Your task ▸ Look below for the line containing "global routing |" and the line containing "No activity file"; repeat exactly those two lines and all lines between them, and nothing else.

-- Opening Marker --

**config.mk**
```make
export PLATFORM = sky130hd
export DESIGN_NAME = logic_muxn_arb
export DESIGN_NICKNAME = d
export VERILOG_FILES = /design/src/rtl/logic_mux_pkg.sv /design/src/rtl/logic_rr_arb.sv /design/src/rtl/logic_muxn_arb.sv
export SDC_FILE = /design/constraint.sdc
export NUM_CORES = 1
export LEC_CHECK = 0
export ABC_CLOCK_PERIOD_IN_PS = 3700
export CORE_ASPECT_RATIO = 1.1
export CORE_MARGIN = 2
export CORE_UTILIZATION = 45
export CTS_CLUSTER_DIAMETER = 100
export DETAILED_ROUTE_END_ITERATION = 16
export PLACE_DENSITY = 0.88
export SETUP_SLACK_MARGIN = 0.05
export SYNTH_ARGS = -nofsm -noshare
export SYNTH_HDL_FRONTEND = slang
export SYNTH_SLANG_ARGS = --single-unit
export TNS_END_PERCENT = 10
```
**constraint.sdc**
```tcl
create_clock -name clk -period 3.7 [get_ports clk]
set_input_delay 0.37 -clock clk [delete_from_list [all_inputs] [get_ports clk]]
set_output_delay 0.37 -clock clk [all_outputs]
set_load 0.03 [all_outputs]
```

-- Closing Marker --
-- Opening Marker --

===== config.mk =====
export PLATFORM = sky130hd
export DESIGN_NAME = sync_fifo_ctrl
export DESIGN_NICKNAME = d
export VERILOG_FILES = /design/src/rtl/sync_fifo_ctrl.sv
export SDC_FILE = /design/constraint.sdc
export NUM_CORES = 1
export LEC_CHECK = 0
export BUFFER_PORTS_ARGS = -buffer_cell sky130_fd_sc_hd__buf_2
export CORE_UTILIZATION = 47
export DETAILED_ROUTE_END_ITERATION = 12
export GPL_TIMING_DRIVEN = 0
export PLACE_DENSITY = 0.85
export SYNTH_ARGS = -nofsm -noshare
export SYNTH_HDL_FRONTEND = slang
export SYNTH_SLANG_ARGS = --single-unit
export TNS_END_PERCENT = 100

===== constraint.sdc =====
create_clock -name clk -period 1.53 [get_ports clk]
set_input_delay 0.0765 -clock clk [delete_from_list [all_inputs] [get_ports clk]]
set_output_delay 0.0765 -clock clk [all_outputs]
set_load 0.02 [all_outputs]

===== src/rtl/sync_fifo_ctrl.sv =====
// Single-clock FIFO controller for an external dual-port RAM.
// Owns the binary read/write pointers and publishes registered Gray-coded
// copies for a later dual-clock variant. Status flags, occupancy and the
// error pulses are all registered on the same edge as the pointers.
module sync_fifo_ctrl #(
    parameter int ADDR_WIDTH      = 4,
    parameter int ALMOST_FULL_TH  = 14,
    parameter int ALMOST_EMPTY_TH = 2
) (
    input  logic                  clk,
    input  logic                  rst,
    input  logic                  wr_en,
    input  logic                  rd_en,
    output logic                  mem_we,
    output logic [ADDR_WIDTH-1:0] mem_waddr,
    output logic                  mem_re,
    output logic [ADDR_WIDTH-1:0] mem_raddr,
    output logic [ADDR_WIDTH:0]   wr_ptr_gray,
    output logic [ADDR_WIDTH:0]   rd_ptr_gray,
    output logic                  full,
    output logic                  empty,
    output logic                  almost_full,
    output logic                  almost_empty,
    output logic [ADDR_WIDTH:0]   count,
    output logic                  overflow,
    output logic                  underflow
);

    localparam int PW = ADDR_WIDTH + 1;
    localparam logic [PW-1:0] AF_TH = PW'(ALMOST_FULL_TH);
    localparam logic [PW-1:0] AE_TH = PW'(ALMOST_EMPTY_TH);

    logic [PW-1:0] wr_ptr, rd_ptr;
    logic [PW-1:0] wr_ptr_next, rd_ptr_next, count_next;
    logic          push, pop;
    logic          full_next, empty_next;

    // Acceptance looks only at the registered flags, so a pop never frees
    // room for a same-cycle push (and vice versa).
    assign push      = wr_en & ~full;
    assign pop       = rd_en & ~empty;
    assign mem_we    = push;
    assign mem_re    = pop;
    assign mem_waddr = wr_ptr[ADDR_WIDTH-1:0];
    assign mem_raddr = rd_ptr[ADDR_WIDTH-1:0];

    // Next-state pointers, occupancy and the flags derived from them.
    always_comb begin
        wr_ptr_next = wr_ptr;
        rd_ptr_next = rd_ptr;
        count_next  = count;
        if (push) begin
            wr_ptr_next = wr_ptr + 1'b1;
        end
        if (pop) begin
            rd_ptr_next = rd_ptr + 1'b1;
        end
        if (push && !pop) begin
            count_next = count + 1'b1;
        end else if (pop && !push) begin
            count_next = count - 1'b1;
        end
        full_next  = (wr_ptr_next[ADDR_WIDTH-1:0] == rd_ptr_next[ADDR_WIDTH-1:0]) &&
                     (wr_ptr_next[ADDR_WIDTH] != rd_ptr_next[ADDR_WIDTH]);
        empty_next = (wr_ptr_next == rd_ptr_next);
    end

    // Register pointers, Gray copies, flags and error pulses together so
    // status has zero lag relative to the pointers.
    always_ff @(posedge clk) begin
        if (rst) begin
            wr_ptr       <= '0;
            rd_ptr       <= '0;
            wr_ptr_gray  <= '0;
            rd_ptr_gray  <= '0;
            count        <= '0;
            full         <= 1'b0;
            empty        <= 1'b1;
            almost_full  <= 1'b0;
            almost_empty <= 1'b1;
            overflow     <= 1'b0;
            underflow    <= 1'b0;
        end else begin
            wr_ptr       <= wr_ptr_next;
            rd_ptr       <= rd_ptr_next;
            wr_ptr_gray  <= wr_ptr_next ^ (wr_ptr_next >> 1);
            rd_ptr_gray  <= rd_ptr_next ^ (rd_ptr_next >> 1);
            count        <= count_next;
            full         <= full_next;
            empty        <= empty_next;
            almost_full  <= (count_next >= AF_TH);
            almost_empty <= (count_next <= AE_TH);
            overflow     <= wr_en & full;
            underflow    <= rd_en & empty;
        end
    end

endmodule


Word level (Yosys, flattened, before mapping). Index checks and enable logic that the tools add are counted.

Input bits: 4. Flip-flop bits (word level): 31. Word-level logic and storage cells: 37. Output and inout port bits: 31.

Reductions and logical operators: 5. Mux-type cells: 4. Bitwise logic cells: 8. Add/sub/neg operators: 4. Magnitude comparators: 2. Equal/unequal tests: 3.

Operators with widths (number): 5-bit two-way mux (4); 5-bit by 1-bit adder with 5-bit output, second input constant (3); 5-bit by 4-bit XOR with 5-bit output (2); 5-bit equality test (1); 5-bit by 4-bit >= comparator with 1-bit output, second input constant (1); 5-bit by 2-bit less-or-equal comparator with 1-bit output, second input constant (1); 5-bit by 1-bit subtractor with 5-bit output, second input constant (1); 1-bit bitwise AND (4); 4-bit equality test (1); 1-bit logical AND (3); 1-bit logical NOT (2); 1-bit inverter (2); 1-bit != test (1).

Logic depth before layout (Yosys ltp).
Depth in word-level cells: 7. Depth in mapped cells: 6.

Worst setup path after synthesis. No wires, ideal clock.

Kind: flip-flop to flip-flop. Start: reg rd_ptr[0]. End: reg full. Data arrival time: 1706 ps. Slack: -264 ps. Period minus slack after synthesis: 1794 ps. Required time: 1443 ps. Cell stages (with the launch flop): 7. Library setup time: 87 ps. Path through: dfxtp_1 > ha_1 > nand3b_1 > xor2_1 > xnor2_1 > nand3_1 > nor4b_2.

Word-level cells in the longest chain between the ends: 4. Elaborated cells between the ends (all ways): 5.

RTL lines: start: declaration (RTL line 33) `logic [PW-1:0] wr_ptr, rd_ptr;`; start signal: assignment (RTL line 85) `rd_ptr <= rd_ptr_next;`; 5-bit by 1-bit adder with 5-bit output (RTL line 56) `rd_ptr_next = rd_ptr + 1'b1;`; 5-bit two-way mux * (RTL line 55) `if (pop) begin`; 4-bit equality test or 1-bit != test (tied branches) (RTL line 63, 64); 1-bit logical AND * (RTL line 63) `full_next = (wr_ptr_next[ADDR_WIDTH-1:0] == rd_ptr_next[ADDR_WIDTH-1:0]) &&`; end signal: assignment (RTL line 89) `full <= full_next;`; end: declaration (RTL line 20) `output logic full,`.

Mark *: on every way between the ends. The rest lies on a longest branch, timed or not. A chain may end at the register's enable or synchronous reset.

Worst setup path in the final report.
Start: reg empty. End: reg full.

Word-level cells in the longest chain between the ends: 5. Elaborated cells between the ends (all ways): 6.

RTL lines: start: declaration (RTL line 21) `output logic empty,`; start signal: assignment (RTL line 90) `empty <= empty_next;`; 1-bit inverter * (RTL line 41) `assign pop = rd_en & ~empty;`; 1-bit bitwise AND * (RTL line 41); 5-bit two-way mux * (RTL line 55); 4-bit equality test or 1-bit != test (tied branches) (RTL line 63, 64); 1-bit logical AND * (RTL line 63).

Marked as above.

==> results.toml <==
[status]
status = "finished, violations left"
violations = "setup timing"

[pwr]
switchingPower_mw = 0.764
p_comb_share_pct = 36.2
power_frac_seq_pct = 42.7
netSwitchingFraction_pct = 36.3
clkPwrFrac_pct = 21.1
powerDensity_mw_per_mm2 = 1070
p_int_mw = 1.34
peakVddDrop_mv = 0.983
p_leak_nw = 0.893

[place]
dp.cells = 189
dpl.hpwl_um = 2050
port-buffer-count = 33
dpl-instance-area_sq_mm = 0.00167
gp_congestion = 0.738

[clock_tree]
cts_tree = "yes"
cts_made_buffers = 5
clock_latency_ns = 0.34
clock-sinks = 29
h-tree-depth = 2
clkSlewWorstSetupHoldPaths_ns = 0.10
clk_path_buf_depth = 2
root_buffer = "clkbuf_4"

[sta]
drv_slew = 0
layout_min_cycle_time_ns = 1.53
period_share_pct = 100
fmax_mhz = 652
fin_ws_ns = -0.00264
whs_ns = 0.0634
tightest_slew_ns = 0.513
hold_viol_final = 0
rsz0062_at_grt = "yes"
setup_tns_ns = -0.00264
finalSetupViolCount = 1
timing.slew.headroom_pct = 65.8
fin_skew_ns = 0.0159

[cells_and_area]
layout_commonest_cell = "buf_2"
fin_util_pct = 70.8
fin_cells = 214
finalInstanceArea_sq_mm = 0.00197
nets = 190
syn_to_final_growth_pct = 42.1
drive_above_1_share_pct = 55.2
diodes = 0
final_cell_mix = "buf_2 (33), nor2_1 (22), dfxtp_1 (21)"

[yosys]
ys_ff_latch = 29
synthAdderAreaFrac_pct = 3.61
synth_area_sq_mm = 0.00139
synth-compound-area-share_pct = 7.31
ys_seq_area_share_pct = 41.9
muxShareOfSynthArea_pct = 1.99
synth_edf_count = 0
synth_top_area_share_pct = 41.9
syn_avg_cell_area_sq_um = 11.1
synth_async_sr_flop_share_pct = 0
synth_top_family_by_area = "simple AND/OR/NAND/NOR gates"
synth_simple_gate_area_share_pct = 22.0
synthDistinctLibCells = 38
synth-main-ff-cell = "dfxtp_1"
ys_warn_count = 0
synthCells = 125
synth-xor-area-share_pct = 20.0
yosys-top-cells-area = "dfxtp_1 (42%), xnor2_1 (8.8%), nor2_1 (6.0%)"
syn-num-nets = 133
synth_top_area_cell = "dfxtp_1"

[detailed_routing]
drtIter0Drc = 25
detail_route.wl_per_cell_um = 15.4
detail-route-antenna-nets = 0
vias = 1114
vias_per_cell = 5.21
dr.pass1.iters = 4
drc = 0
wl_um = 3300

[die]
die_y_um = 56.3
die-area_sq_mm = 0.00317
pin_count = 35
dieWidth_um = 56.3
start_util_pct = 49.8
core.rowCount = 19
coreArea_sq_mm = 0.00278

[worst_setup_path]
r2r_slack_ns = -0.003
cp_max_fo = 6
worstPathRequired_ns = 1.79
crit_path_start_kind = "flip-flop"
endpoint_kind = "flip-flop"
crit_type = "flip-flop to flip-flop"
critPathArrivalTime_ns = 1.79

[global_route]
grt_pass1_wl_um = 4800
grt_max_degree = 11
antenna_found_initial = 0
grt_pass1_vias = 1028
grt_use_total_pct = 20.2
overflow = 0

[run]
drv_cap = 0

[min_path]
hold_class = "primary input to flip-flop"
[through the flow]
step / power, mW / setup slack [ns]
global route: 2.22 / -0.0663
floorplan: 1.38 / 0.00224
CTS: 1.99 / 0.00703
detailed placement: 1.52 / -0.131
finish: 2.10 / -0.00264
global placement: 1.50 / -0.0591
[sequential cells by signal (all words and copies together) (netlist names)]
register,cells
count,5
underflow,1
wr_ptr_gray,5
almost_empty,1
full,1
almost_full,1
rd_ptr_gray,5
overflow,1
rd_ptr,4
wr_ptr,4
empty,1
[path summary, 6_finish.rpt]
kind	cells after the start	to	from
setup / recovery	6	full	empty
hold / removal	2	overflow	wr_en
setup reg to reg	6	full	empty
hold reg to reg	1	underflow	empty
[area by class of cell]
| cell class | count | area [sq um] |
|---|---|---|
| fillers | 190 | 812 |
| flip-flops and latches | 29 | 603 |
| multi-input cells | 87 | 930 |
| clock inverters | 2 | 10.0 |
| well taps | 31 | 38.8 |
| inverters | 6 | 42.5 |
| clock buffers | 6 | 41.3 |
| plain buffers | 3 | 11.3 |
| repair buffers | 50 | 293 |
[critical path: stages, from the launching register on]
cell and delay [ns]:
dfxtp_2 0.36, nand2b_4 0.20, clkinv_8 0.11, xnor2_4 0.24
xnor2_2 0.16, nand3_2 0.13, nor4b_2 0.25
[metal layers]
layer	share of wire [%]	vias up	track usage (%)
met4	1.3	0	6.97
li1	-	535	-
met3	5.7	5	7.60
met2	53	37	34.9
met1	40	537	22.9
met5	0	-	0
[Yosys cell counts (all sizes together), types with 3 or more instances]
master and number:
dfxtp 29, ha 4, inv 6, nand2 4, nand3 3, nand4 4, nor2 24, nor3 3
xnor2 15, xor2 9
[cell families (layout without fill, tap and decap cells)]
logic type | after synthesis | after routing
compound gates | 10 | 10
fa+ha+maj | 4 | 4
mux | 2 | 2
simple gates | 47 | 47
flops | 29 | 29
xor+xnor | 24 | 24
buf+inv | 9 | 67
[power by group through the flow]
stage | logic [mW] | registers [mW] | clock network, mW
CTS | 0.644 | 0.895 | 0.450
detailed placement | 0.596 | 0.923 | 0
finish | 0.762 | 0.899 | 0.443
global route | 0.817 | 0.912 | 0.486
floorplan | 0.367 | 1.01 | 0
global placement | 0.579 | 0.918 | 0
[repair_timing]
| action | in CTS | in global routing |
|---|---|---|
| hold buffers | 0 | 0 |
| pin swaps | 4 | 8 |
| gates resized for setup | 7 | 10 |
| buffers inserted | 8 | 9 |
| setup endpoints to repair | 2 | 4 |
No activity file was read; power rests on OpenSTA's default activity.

-- Closing Marker --

Result of this task ▸
| action | in CTS | in global routing |
|---|---|---|
| hold buffers | 0 | 0 |
| pin swaps | 4 | 8 |
| gates resized for setup | 7 | 10 |
| buffers inserted | 8 | 9 |
| setup endpoints to repair | 2 | 4 |
No activity file was read; power rests on OpenSTA's default activity.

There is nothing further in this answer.